--- GIVEN RECORDS Enclosed Below ---
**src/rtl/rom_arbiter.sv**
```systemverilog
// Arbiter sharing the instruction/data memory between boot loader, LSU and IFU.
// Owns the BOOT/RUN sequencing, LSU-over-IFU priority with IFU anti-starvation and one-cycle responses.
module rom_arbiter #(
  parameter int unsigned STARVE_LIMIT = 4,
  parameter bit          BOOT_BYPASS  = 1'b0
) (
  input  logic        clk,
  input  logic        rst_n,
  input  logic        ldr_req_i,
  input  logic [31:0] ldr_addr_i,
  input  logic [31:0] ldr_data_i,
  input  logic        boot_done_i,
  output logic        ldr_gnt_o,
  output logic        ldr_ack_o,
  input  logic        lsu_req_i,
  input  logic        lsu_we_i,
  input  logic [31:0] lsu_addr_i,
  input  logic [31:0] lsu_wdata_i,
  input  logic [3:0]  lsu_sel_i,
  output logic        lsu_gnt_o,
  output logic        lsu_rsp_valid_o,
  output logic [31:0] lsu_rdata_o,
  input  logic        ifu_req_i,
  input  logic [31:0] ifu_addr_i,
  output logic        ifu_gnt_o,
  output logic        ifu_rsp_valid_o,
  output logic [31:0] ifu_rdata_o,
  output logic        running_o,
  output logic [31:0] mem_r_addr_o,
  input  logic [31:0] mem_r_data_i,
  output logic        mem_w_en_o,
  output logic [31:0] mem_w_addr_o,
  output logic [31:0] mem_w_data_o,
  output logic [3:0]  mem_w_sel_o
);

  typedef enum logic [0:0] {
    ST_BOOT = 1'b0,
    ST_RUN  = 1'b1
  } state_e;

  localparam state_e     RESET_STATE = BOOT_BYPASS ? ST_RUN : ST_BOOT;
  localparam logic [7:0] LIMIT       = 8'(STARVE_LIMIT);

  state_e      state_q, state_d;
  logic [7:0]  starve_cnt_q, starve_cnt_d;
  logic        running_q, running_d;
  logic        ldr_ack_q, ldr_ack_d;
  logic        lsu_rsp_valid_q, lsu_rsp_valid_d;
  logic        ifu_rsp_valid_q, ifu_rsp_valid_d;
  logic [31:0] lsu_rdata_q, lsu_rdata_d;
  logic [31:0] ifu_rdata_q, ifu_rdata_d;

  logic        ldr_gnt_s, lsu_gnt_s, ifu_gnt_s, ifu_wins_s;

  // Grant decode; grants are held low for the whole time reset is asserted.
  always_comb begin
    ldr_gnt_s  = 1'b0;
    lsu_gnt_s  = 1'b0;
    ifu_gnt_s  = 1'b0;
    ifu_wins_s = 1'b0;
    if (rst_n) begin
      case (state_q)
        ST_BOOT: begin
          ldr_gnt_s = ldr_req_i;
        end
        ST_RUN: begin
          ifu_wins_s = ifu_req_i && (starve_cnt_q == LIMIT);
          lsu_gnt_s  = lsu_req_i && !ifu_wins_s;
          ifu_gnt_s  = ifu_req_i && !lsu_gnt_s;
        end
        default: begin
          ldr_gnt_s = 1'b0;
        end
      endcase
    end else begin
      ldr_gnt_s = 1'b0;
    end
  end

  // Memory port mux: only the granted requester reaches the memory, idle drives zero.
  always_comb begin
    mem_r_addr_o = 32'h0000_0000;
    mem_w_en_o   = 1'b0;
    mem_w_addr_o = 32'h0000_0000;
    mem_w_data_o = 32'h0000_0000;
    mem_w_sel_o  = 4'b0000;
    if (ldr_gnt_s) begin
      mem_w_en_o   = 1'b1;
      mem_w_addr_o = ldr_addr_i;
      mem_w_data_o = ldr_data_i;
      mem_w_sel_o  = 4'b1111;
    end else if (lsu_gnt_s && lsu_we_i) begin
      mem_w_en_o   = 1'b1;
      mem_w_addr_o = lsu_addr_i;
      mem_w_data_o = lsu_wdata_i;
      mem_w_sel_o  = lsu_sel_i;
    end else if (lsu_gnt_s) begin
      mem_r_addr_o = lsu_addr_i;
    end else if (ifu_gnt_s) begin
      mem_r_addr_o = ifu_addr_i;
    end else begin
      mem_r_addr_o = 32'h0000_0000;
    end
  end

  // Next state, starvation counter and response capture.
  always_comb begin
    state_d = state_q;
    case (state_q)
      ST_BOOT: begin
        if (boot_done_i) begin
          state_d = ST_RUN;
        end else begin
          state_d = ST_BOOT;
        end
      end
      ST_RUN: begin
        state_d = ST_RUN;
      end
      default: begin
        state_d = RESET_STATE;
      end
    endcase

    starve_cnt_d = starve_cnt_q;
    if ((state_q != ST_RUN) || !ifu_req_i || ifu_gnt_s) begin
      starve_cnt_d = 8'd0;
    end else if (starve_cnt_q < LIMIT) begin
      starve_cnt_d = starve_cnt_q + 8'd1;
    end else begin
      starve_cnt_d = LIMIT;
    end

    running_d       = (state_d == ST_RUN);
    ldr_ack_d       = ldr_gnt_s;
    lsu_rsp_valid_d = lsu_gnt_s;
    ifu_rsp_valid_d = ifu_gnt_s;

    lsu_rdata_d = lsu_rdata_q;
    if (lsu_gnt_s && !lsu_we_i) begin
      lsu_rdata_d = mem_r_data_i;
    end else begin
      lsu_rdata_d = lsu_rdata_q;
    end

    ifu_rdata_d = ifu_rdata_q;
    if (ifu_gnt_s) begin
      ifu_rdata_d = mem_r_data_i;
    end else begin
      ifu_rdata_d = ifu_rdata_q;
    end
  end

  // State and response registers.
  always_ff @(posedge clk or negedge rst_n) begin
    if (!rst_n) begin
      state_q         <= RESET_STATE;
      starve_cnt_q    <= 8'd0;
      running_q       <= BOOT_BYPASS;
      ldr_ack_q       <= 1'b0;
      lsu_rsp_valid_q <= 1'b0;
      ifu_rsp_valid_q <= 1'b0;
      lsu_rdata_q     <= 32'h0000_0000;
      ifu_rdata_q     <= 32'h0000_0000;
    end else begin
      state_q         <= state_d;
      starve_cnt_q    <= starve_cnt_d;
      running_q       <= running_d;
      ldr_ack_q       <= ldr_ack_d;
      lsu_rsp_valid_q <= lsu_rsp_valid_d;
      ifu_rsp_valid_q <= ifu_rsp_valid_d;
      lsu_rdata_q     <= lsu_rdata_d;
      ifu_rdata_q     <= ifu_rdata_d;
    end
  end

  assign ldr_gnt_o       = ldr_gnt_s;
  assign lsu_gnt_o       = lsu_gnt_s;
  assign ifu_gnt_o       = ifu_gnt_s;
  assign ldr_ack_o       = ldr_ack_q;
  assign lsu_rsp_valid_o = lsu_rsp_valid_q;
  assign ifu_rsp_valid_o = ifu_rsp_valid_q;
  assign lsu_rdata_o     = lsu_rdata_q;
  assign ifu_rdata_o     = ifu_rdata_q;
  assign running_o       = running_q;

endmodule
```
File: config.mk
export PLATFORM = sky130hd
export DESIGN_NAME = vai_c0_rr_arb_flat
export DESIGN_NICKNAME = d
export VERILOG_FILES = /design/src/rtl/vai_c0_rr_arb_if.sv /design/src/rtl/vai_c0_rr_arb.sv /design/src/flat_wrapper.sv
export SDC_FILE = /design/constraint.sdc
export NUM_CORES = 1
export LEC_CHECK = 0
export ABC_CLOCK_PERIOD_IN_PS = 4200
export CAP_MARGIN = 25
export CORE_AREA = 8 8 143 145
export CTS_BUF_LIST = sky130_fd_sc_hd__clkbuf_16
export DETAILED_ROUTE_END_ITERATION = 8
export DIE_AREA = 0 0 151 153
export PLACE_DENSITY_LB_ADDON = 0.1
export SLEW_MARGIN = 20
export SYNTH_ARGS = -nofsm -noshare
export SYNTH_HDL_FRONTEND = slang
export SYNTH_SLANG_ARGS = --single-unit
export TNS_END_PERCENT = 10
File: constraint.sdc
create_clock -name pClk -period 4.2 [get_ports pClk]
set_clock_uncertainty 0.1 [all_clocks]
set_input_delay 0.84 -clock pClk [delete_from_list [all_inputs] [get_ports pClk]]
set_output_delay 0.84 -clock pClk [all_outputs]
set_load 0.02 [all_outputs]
--- End of Enclosed GIVEN RECORDS ---
## PROBLEM
The answer must be every line of the data that holds the word "constraint".

## ANSWER BOX
export SDC_FILE = /design/constraint.sdc
File: constraint.sdc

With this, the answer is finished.